* TRY IT: How many lines of the data contain "gates"? Reply with the number alone.

* Collected data entries:
####

<file path="config.mk">
export PLATFORM = sky130hd
export DESIGN_NAME = hls4ml_pipelined_mac
export DESIGN_NICKNAME = d
export VERILOG_FILES = /design/src/rtl/hls4ml_pipelined_mac.sv
export SDC_FILE = /design/constraint.sdc
export NUM_CORES = 1
export LEC_CHECK = 0
export ABC_AREA = 1
export BUFFER_PORTS_ARGS = -buffer_cell sky130_fd_sc_hd__buf_2
export CAP_MARGIN = 20
export CORE_ASPECT_RATIO = 0.8
export CORE_MARGIN = 8
export CORE_UTILIZATION = 37
export CTS_CLUSTER_SIZE = 16
export DETAILED_ROUTE_END_ITERATION = 10
export SYNTH_ARGS = -nofsm -noshare
export SYNTH_HDL_FRONTEND = slang
export SYNTH_SLANG_ARGS = --single-unit
export TNS_END_PERCENT = 50
</file>
<file path="constraint.sdc">
create_clock -name clk -period 7.6 [get_ports clk]
set_clock_uncertainty 0.15 [all_clocks]
set_input_delay 0 -clock clk [delete_from_list [all_inputs] [get_ports clk]]
set_output_delay 0 -clock clk [all_outputs]
set_load 0.01 [all_outputs]
</file>
<file path="src/rtl/hls4ml_pipelined_mac.sv">
// Pipelined signed multiply-accumulate lane: input regs, product regs, accumulate,
// half-up rounding and saturation to a fixed-point result. Valid-tagged, II=1, ce-stallable.
module hls4ml_pipelined_mac #(
    parameter int unsigned A_W         = 16,
    parameter int unsigned B_W         = 16,
    parameter int unsigned ACC_W       = 40,
    parameter int unsigned OUT_W       = 16,
    parameter int unsigned FRAC_SHIFT  = 8,
    parameter int unsigned MREG_STAGES = 2
) (
    input  logic             clk,
    input  logic             reset,
    input  logic             ce,
    input  logic             in_valid,
    input  logic [A_W-1:0]   din0,
    input  logic [B_W-1:0]   din1,
    input  logic             acc_en,
    input  logic             in_first,
    input  logic             in_last,
    output logic             out_valid,
    output logic [OUT_W-1:0] dout,
    output logic             dout_sat
);

    localparam int unsigned P_W    = A_W + B_W;
    localparam int unsigned R_W    = ACC_W + 1;
    localparam int unsigned RND_SH = (FRAC_SHIFT > 0) ? FRAC_SHIFT - 1 : 0;
    localparam logic signed [R_W-1:0] RND =
        (FRAC_SHIFT > 0) ? (R_W'(1) << RND_SH) : '0;
    localparam logic signed [R_W-1:0] SAT_MAX =
        {{(R_W - OUT_W + 1){1'b0}}, {(OUT_W - 1){1'b1}}};
    localparam logic signed [R_W-1:0] SAT_MIN =
        {{(R_W - OUT_W + 1){1'b1}}, {(OUT_W - 1){1'b0}}};

    if (ACC_W < P_W) begin : g_chk_acc
        $error("hls4ml_pipelined_mac: ACC_W must be >= A_W+B_W");
    end
    if (MREG_STAGES < 1 || MREG_STAGES > 3) begin : g_chk_mreg
        $error("hls4ml_pipelined_mac: MREG_STAGES must be 1..3");
    end
    if (FRAC_SHIFT > ACC_W - OUT_W) begin : g_chk_shift
        $error("hls4ml_pipelined_mac: FRAC_SHIFT must be <= ACC_W-OUT_W");
    end

    // S1: operand and sideband capture
    logic signed [A_W-1:0] a_q;
    logic signed [B_W-1:0] b_q;
    logic                  v1_q;
    logic                  e1_q;
    logic                  f1_q;
    logic                  l1_q;

    always_ff @(posedge clk) begin
        if (reset) begin
            a_q  <= '0;
            b_q  <= '0;
            v1_q <= 1'b0;
            e1_q <= 1'b0;
            f1_q <= 1'b0;
            l1_q <= 1'b0;
        end else if (ce) begin
            a_q  <= din0;
            b_q  <= din1;
            v1_q <= in_valid;
            e1_q <= acc_en;
            f1_q <= in_first;
            l1_q <= in_last;
        end
    end

    // Product stages; the first computes the full-width signed product, the rest delay it
    for (genvar i = 0; i < MREG_STAGES; i++) begin : g_mreg
        logic signed [P_W-1:0] prod_d;
        logic                  v_d;
        logic                  e_d;
        logic                  f_d;
        logic                  l_d;
        logic signed [P_W-1:0] prod_q;
        logic                  v_q;
        logic                  e_q;
        logic                  f_q;
        logic                  l_q;

        if (i == 0) begin : g_src
            assign prod_d = P_W'(a_q) * P_W'(b_q);
            assign v_d    = v1_q;
            assign e_d    = e1_q;
            assign f_d    = f1_q;
            assign l_d    = l1_q;
        end else begin : g_src
            assign prod_d = g_mreg[i-1].prod_q;
            assign v_d    = g_mreg[i-1].v_q;
            assign e_d    = g_mreg[i-1].e_q;
            assign f_d    = g_mreg[i-1].f_q;
            assign l_d    = g_mreg[i-1].l_q;
        end

        always_ff @(posedge clk) begin
            if (reset) begin
                prod_q <= '0;
                v_q    <= 1'b0;
                e_q    <= 1'b0;
                f_q    <= 1'b0;
                l_q    <= 1'b0;
            end else if (ce) begin
                prod_q <= prod_d;
                v_q    <= v_d;
                e_q    <= e_d;
                f_q    <= f_d;
                l_q    <= l_d;
            end
        end
    end

    logic signed [P_W-1:0] pm;
    logic                  pm_v;
    logic                  pm_e;
    logic                  pm_f;
    logic                  pm_l;

    assign pm   = g_mreg[MREG_STAGES-1].prod_q;
    assign pm_v = g_mreg[MREG_STAGES-1].v_q;
    assign pm_e = g_mreg[MREG_STAGES-1].e_q;
    assign pm_f = g_mreg[MREG_STAGES-1].f_q;
    assign pm_l = g_mreg[MREG_STAGES-1].l_q;

    // Accumulate stage: multiply-only beats bypass the running sum without disturbing it
    logic signed [ACC_W-1:0] acc_q;
    logic signed [ACC_W-1:0] acc_d;
    logic signed [ACC_W-1:0] prod_x;
    logic signed [ACC_W-1:0] val_q;
    logic signed [ACC_W-1:0] val_d;
    logic                    av_q;
    logic                    emit_d;

    always_comb begin
        acc_d  = acc_q;
        val_d  = val_q;
        emit_d = 1'b0;
        prod_x = ACC_W'(pm);
        if (pm_v) begin
            if (!pm_e) begin
                val_d  = prod_x;
                emit_d = 1'b1;
            end else begin
                acc_d  = (pm_f ? '0 : acc_q) + prod_x;
                val_d  = acc_d;
                emit_d = pm_l;
            end
        end
    end

    always_ff @(posedge clk) begin
        if (reset) begin
            acc_q <= '0;
            val_q <= '0;
            av_q  <= 1'b0;
        end else if (ce) begin
            acc_q <= acc_d;
            val_q <= val_d;
            av_q  <= emit_d;
        end
    end

    // Round stage, one bit wider so the half-up add cannot wrap
    logic signed [R_W-1:0] rnd_sum;
    logic signed [R_W-1:0] r_d;
    logic signed [R_W-1:0] r_q;
    logic                  rv_q;

    assign rnd_sum = R_W'(val_q) + RND;
    assign r_d     = rnd_sum >>> FRAC_SHIFT;

    always_ff @(posedge clk) begin
        if (reset) begin
            r_q  <= '0;
            rv_q <= 1'b0;
        end else if (ce) begin
            if (av_q) begin
                r_q <= r_d;
            end
            rv_q <= av_q;
        end
    end

    // Saturate into output registers; dout/dout_sat hold between results
    logic [OUT_W-1:0] dout_d;
    logic             sat_d;

    always_comb begin
        dout_d = r_q[OUT_W-1:0];
        sat_d  = 1'b0;
        if (r_q > SAT_MAX) begin
            dout_d = SAT_MAX[OUT_W-1:0];
            sat_d  = 1'b1;
        end else if (r_q < SAT_MIN) begin
            dout_d = SAT_MIN[OUT_W-1:0];
            sat_d  = 1'b1;
        end
    end

    always_ff @(posedge clk) begin
        if (reset) begin
            dout      <= '0;
            dout_sat  <= 1'b0;
            out_valid <= 1'b0;
        end else if (ce) begin
            if (rv_q) begin
                dout     <= dout_d;
                dout_sat <= sat_d;
            end
            out_valid <= rv_q;
        end
    end

endmodule

</file>
==> results of run 1 <==
cell usage after synthesis (4+ instances only):
cell type / count
o21ai_1: 10
nand4_1: 26
a31oi_1: 5
nor3_1: 28
nand3b_1: 8
xnor2_1: 4
clkbuf_1: 115
inv_1: 826
nand3_2: 6
nor4_1: 5
nor2_1: 410
buf_2: 13
a21oi_1: 168
o211ai_1: 13
nand2_1: 819
ha_1: 122
inv_2: 4
o21ai_0: 187
o21bai_1: 8
nor2_4: 7
nor2_2: 6
xor2_1: 42
buf_1: 6
nor3_2: 5
fa_1: 263
or2_2: 12
nand2_2: 6
nand3_1: 105
dfxtp_1: 234
critical path, stage by stage (launching register included):
cell and delay, ns:
dfxtp_1 0.69, nand2_1 0.23, fa_1 0.59, inv_1 0.08, fa_1 0.89, fa_1 0.51, fa_1 0.48, fa_1 0.55
inv_1 0.06, fa_1 0.52, inv_1 0.04, ha_1 0.37, nand2_1 0.15, nor2_1 0.16, inv_1 0.08, nor2_1 0.27
nand4_1 0.24, nand4_1 0.16, nand3_1 0.12, o211ai_1 0.14, inv_1 0.05
registers in the layout, summed over array words and instances (netlist names), 2 cells and up:
signal and flops:
a_q 16, acc_q 40, b_q 16, dout 16, g_mreg.e_q 2, g_mreg.f_q 2
g_mreg.l_q 2, g_mreg.prod_q 64, g_mreg.v_q 2, r_q 33, val_q 33
cell families after synthesis:
kind of cell / Yosys count
simple gates: 1447
buf+inv: 968
compound gates: 401
fa+ha+maj: 385
flops: 234
xor+xnor: 46
worst paths after layout:
| kind | startpoint | to | slack, ns |
|---|---|---|---|
| max | b_q[4] | g_mreg[0].prod_q[23] | 0.94 |
| min | din0[1] | a_q[1] | 0.04 |
| max reg2reg | b_q[4] | g_mreg[0].prod_q[23] | 0.94 |
| min reg2reg | r_q[13] | dout[13] | 0.31 |
routing by layer:
metal  GRT usage, %  routed length, um
met1           28.7              34100
met2           26.7              26500
met3           2.47               4450
met4           3.64               1330
met5              0                  0
final cells by class:
type | instances | area (um^2)
inverters | 832 | 3130
multi-input cells | 2279 | 15200
fillers | 6700 | 36500
repair buffers | 150 | 1200
flip-flops and latches | 234 | 4680
clock inverters | 16 | 216
clock buffers | 37 | 816
well taps | 840 | 1050
power groups by stage:
stage | Combinational [uW] | Sequential [uW] | Clock (uW)
6_report | 2040 | 1440 | 1500
5_1_grt | 2380 | 1450 | 1590
4_1_cts | 2060 | 1440 | 1540
3_5_place_dp | 2010 | 1460 | 0
3_3_place_gp | 2010 | 1460 | 0
2_1_floorplan | 1530 | 1380 | 0
timing repair:
item | CTS | global route
endpoints found under the setup margin | 0 | 0
hold buffers | 77 | 0
buffers inserted | 0 | 0
hold endpoints to repair | 101 | 0
per-stage QoR:
stage	setup slack (ns)	utilization, %	total power, uW
floorplan	1.44	-	2910
global placement	1.05	39.0	3470
detailed placement	1.06	39.0	3470
CTS	0.992	41.9	5030
global route	0.399	41.9	5410
finish	0.935	41.9	4980
==> reports/results.ini, run 1 <==
[clocking]
cts_sinks = 234
clock_path_buffers = 3
cts.repair.resized = 0
ctsHtreeMaxLevel = 1
tritoncts = yes
clock_latency_ns = 0.60
cts-root-buf = clkbuf_16
cts_buffers = 29
clk_pin_slew_ns = 0.07

[detailed_routing]
dr.pass1.iters = 5
wl_per_cell_um = 15.1
vias_per_cell = 4.78
route.vias.total = 20967
postRouteWirelength_um = 66400
ant_nets = 0
drt_iter0_drc = 1648
drc_errors = 0

[layout]
area_growth_pct = 11.7
antennaDiodeCount = 0
final_common_cell = inv_1
instances_no_fill = 4388
final_cell_mix = 826 x inv_1, 819 x nand2_1, 410 x nor2_1
nets = 3950
drive_gt1_share_pct = 4.96
stdcell_area_um2 = 26300

[critical_path]
crit_fanout = 17
reg2regPathDepth = 20
worstSetupPathType = reg2reg
required_ns = 7.92
cp-end-kind = register
startpoint_type = register
cp.arrival_ns = 6.98

[floorplanning]
start_util_pct = 37.5
die_w_um = 298
io_pins = 57
core-area_um2 = 62800
die-area_um2 = 72000
dieHeight_um = 242
rows = 82

[global_routing]
grt_usage_pct = 18.4
grt_pass1_wl_um = 110000
grt_pass1_vias = 20255
grt.overflow.total = 0
grt_max_degree = 82
antenna_found_initial = 1

[synth]
synth-main-ff-cell = dfxtp_1
netlist_area_um2 = 23600
yosys-mux-area-fraction_pct = 0
syn_inst = 3481
yosysSeqAreaShare_pct = 19.9
ys_types = 43
synth_top_area_cell = fa_1
synth_compound_area_share_pct = 8.95
synth_fa_ha_area_share_pct = 28.8
yosys.area_share.simple_pct = 25.1
synth-xor-area-share_pct = 1.71
yosys_register_bits = 234
syn_avg_cell_area_um2 = 6.77
synth-edff-count = 0
synth_top_family_by_area = adder cells
synth_top_area_share_pct = 22.4
synth-async-reset-ratio_pct = 0
netlist_top_cells_area = fa_1 22%, dfxtp_1 20%, inv_1 13%, nand2_1 13%, nor2_1 6.5%
syn-num-nets = 3905
yosys_warnings = 0

[power_and_ir_drop]
power_density_nw_per_um2 = 189
p_sw_uw = 2040
p_comb_share_pct = 40.9
swShare_pct = 40.9
ir_drop_v = 0.000200
internal_power_uw = 2940
leakage_uw = 0.0141
p_clk_share_pct = 30.2
seqPwrFrac_pct = 28.9

[run]
cap_viol_max_count = 0

[timing]
fmax_mhz = 150
hold_violations = 0
fin_crit_sh_pct = 87.7
tns_ns = 0
tightestPinTransition_ns = 1.01
setup_viol = 0
slew_violations = 0
period_needed_ns = 6.66
slew_headroom_pct = 32.4
rsz0062_at_grt = no
fin_hold_ws_ns = 0.0430

[placed_design]
port_buffers = 56
place_hpwl_um = 51900
gp_congestion = 0.939
dpl.cell_count = 4257
postPlaceCellArea_um2 = 24500

[hold_path]
min_path_type = in2reg
hold_depth = 4

[run_status]
status = completed

Power figures use the tool's default switching activity.
==> inputs of run 2 (changes only) <==
==> constraint.sdc (replaced) <==
create_clock -name clk -period 6.9 [get_ports clk]
set_clock_uncertainty 0.15 [all_clocks]
set_input_delay 0 -clock clk [delete_from_list [all_inputs] [get_ports clk]]
set_output_delay 0 -clock clk [all_outputs]
set_load 0.01 [all_outputs]
==> reports/results.ini, run 2 (synthesized netlist as in run 1, its figures left out) <==
[critical_path]
cp-end-kind = register
critPathSlowestCell = dfxtp_1
cp_slowest_stage_delay_ns = 0.79  ; -0.10 ns
required_ns = 7.23  ; -0.69 ns
cp_cell_sequence = nand2_1, fa_1, inv_1, fa_1, fa_1, inv_1, fa_1, inv_1, fa_1, inv_1, fa_1, inv_1, ha_1, inv_1, nor3_1, nand2_1, nor4_1, nand2_1, nand2_1, nor2_1, o21ai_0, inv_1
reg2reg_slack_ns = 0.50  ; -0.44 ns
crit_fanout = 14  ; -3
reg2regPathDepth = 22  ; +10%
cp.buffers_inverters = 7  ; +2
critPathCapture = g_mreg[0].prod_q[30]
rr_startpoint = b_q[12]
worstSetupPathType = reg2reg
r2r-end = g_mreg[0].prod_q[30]
startpoint_type = register
cp_common_cell = inv_1
critPathTopFamily = adder cells
crit_path_start = b_q[12]
cp.arrival_ns = 6.73  ; -0.25 ns
crit_cells = 22  ; +10%

[timing]
setup_viol = 0  ; unchanged
fin_crit_sh_pct = 92.8  ; +5.1 points
hold_violations = 0  ; unchanged
rsz0062_at_grt = no
slew_violations = 0  ; unchanged
slew_headroom_pct = 29.3  ; -3.1 points
fmax_mhz = 156  ; +4.1%
period_needed_ns = 6.40  ; -0.265 ns
tns_ns = 0  ; unchanged
tightestPinTransition_ns = 1.06  ; +0.0486 ns

[power_and_ir_drop]
leakage_uw = 0.0142  ; +0.82%
total_power_uw = 5460  ; +9.5%
ir_drop_v = 0.000187  ; -6.7%
power_density_nw_per_um2 = 206  ; +8.8%

[global_routing]
grt_max_degree = 91  ; +11%
grt_pass1_wl_um = 112000  ; +1.7%
grt_pass1_vias = 20397  ; +0.70%
grt_usage_pct = 18.7  ; +0.29 points
antenna_found_initial = 0  ; -1
grt.overflow.total = 0  ; unchanged

[floorplanning]
core-area_um2 = 62800  ; unchanged
die_w_um = 298  ; unchanged
die-area_um2 = 72000  ; unchanged
dieHeight_um = 242  ; unchanged
io_pins = 57  ; unchanged
rows = 82  ; unchanged
start_util_pct = 37.5  ; unchanged

[detailed_routing]
wl_per_cell_um = 15.3  ; +0.94%
postRouteWirelength_um = 67500  ; +1.6%
drc_errors = 0  ; unchanged
drt_iter0_drc = 1673  ; +1.5%
dr.pass1.iters = 7  ; +2
route.vias.total = 20930  ; -0.18%
vias_per_cell = 4.74  ; -0.83%
ant_nets = 0  ; unchanged

[placed_design]
port_buffers = 56  ; unchanged
dpl.cell_count = 4284  ; +0.63%
postPlaceCellArea_um2 = 24700  ; +0.83%
place_hpwl_um = 53100  ; +2.3%
gp_congestion = 0.941  ; +0.22%

[clocking]
cts_buffers = 29  ; unchanged
tritoncts = yes
clock_path_buffers = 3  ; unchanged
clk_pin_slew_ns = 0.07  ; about the same
post_cts_buffers = 0  ; unchanged
cts_sinks = 234  ; unchanged
clock_latency_ns = 0.59  ; about the same
ctsHtreeMaxLevel = 1  ; unchanged
cts-root-buf = clkbuf_16

[hold_path]
min_from = din1[0]
hold_depth = 4  ; unchanged
min_path_type = in2reg

[layout]
instances_no_fill = 4417  ; +0.66%
drive_gt1_share_pct = 5.62  ; +0.66 points
final_cell_mix = 826 x inv_1, 819 x nand2_1, 410 x nor2_1
reg_top3 = g_mreg.prod_q (64), acc_q (40)
largest_reg_flops = 64  ; unchanged
antennaDiodeCount = 0  ; unchanged
fill_cells = 6682  ; -0.27%
stdcell_area_um2 = 26500  ; +0.63%
nets = 3978  ; +0.71%
top_register = g_mreg.prod_q
final_common_cell = inv_1
area_growth_pct = 12.4

[run]
cap_viol_max_count = 0  ; unchanged

[run_status]
status = completed

==> run 2: changes by cell type in the layout (fill, tap and decap cells not counted), sizes merged <==
| cell | change |
|---|---|
| clkbuf | +1 |
| buf | +27 |
| clkinvlp | -1 |
| bufinv | -1 |
| inv | +2 |
| dlygate4sd3 | +1 |
==> run 2: how the worst min path moves through the flow <==
stage	endpoint
finish	b_q[0]
global route	b_q[5]
CTS	b_q[0]
detailed placement	a_q[3]
global placement	a_q[4]
floorplan	e1_q
==> run 2: layout make-up <==
cell class	count	area (um^2)	area share (%)
clock inverter	16	201	0.761
sequential	234	4680	17.7
multi-input combinational	2279	15200	57.5
tap	840	1050	3.97
timing repair buffer	178	1410	5.32
inverter	832	3130	11.8
clock buffer	38	790	2.98
==> run 2: worst register-to-register path: stages (launching register included) <==
cell and delay [ns]:
dfxtp_1 0.79, nand2_1 0.17, fa_1 0.62, inv_1 0.14
fa_1 0.51, fa_1 0.52, inv_1 0.06, fa_1 0.52
inv_1 0.05, fa_1 0.54, inv_1 0.06, fa_1 0.52
inv_1 0.04, ha_1 0.36, inv_1 0.10, nor3_1 0.37
nand2_1 0.14, nor4_1 0.20, nand2_1 0.09, nand2_1 0.09
nor2_1 0.04, o21ai_0 0.15, inv_1 0.06
==> run 2: per-stage QoR <==
step	utilization [%]	hold WS [ns]	setup slack (ns)
CTS	42.1	0.00295	0.501
global placement	39.3	0.0737	0.537
global route	42.2	0.0461	0.113
floorplan	-	-0.0151	0.741
finish	42.2	0.0306	0.500
detailed placement	39.3	0.0752	0.553
==> run 2: power breakdown <==
group	switching [uW]	total (uW)	internal [uW]
clock	673	1600	930
combinational	1480	2290	814
sequential	112	1560	1450
==> run 2: timing repair <==
| item | CTS | global route |
|---|---|---|
| endpoints found under the hold margin | 86 | 0 |
| endpoints found under the setup margin | 0 | 2 |
| resized for setup | 0 | 1 |
| hold buffers | 78 | 0 |
==> run 2: routing by layer <==
| metal | wire, um | GRT usage (%) | vias to the layer above |
|---|---|---|---|
| met5 | 0 | 0 | - |
| met4 | 1130 | 3.34 | 0 |
| met3 | 4820 | 2.91 | 65 |
| met2 | 27200 | 27.1 | 563 |
| met1 | 34300 | 29.0 | 9812 |
| li1 | - | - | 10490 |
==> inputs of run 3 (changes only) <==
--- a/config.mk
+++ b/config.mk
@@ -10,9 +10,10 @@
 export CAP_MARGIN = 20
 export CORE_ASPECT_RATIO = 0.8
 export CORE_MARGIN = 8
-export CORE_UTILIZATION = 37
+export CORE_UTILIZATION = 55
 export CTS_CLUSTER_SIZE = 16
 export DETAILED_ROUTE_END_ITERATION = 10
+export PLACE_DENSITY = 0.71
 export SYNTH_ARGS = -nofsm -noshare
 export SYNTH_HDL_FRONTEND = slang
 export SYNTH_SLANG_ARGS = --single-unit
==> constraint.sdc (replaced) <==
create_clock -name clk -period 6.9 [get_ports clk]
set_clock_uncertainty 0.15 [all_clocks]
set_input_delay 1.035 -clock clk [delete_from_list [all_inputs] [get_ports clk]]
set_output_delay 1.035 -clock clk [all_outputs]
set_load 0.01 [all_outputs]
==> reports/results.ini, run 3 (synthesized netlist as in run 1, its figures left out) <==
[global_routing]
grt_max_degree = 66  ; -27%
grt_pass1_vias = 20807  ; +2.0%
grtUsageMet2_pct = 37.9  ; +11 points
gr-usage-met3_pct = 7.71  ; +4.8 points
use_met1_pct = 44.2  ; +15 points
grt_pass1_wl_um = 112000  ; +0.72%
antenna_found_initial = 1  ; +1
grt_usage_pct = 28.2  ; +9.5 points
grt_busiest_layer = met1
grt.overflow.total = 0  ; unchanged

[layout]
largest_reg_flops = 64  ; unchanged
final_common_cell = inv_1
fill_cells = 4097  ; -39%
area_growth_pct = 7.06
top_register = g_mreg.prod_q
antennaDiodeCount = 0  ; unchanged
drive_gt1_share_pct = 5.67  ; +0.054 points
reg_top3 = g_mreg.prod_q (64), acc_q (40)
nets = 3895  ; -2.1%
final_cell_mix = 826 x inv_1, 819 x nand2_1, 410 x nor2_1

[floorplanning]
rows = 67  ; -18%
start_util_pct = 56.0  ; +18 points
die_w_um = 247  ; -17%
dieHeight_um = 201  ; -17%
die-area_um2 = 49700  ; -31%
core-area_um2 = 42100  ; -33%
io_pins = 57  ; unchanged

[power_and_ir_drop]
ir_drop_v = 0.000169  ; -9.3%
power_density_nw_per_um2 = 210  ; +1.9%
leakage_uw = 0.0138  ; -2.9%

[clocking]
cts_sinks = 234  ; unchanged
cts_buffers = 26  ; -10%
clock_path_buffers = 3  ; unchanged
post_cts_buffers = 0  ; unchanged
tritoncts = yes
clock_latency_ns = 0.57  ; -0.02 ns
cts-root-buf = clkbuf_16
clk_pin_slew_ns = 0.07  ; about the same
ctsHtreeMaxLevel = 1  ; unchanged
cts_hold_buf = 0  ; -100%
cts.repair.resized = 0  ; unchanged

[detailed_routing]
drt_iter0_drc = 2087  ; +25%
wl_per_cell_um = 17.1  ; +12%
dr.pass1.iters = 6  ; -1
route.vias.total = 21326  ; +1.9%
vias_per_cell = 5.28  ; +11%
postRouteWirelength_um = 68900  ; +2.2%
drc_errors = 0  ; unchanged
ant_nets = 0  ; unchanged

[critical_path]
crit_path_start = a_q[10]
rr_startpoint = a_q[10]
startpoint_type = register
required_ns = 7.20  ; -0.03 ns
cp.arrival_ns = 6.70  ; -0.03 ns
cp-end-kind = register
crit_fanout = 17  ; +3
worstSetupPathType = reg2reg

[timing]
slew_headroom_pct = 25.8  ; -3.6 points
fin_crit_sh_pct = 92.7  ; about the same
setup_viol = 0  ; unchanged
tightestPinTransition_ns = 1.11  ; +0.0521 ns
slew_violations = 0  ; unchanged
fin_hold_ws_ns = 0.307  ; +0.276 ns
rsz0062_at_grt = no
tns_ns = 0  ; unchanged
period_needed_ns = 6.39  ; -0.00542 ns
fmax_mhz = 156  ; about the same
hold_violations = 0  ; unchanged

[run]
cap_viol_max_count = 0  ; unchanged

[run_status]
status = completed

[placed_design]
gp_congestion = 0.969  ; +3.0%
port_buffers = 56  ; unchanged
place_hpwl_um = 55700  ; +4.9%

[hold_path]
min_from = acc_q[0]
min_path_type = reg2reg

-- run 3: changes by cell type in the layout (fill, tap and decap cells not counted), moves of 2 or more --
cell,change
clkinvlp_4,-2
buf_4,-2
inv_6,-2
clkbuf_8,+2
dlygate4sd3_1,-78
clkinv_2,-2
clkbuf_16,-3
dfxtp_1,-7
dfxtp_2,+7
-- run 3: worst max-delay path, stage by stage, from the launching register on --
cell and delay, ns:
dfxtp_1 0.91, nand2_1 0.19, fa_1 0.60, fa_1 0.45, fa_1 0.52, inv_1 0.05
fa_1 0.46, fa_1 0.55, inv_1 0.06, fa_1 0.60, inv_1 0.06, ha_1 0.36
nand2_1 0.18, inv_1 0.08, a21oi_1 0.25, buf_4 0.18, nor2_1 0.04, nor2_1 0.08
nand2_1 0.11, nand2_1 0.11, nand2_1 0.05, nand2_1 0.05, nand3_1 0.06, nand2_1 0.08
inv_1 0.03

####

* WRITTEN RESPONSE: 2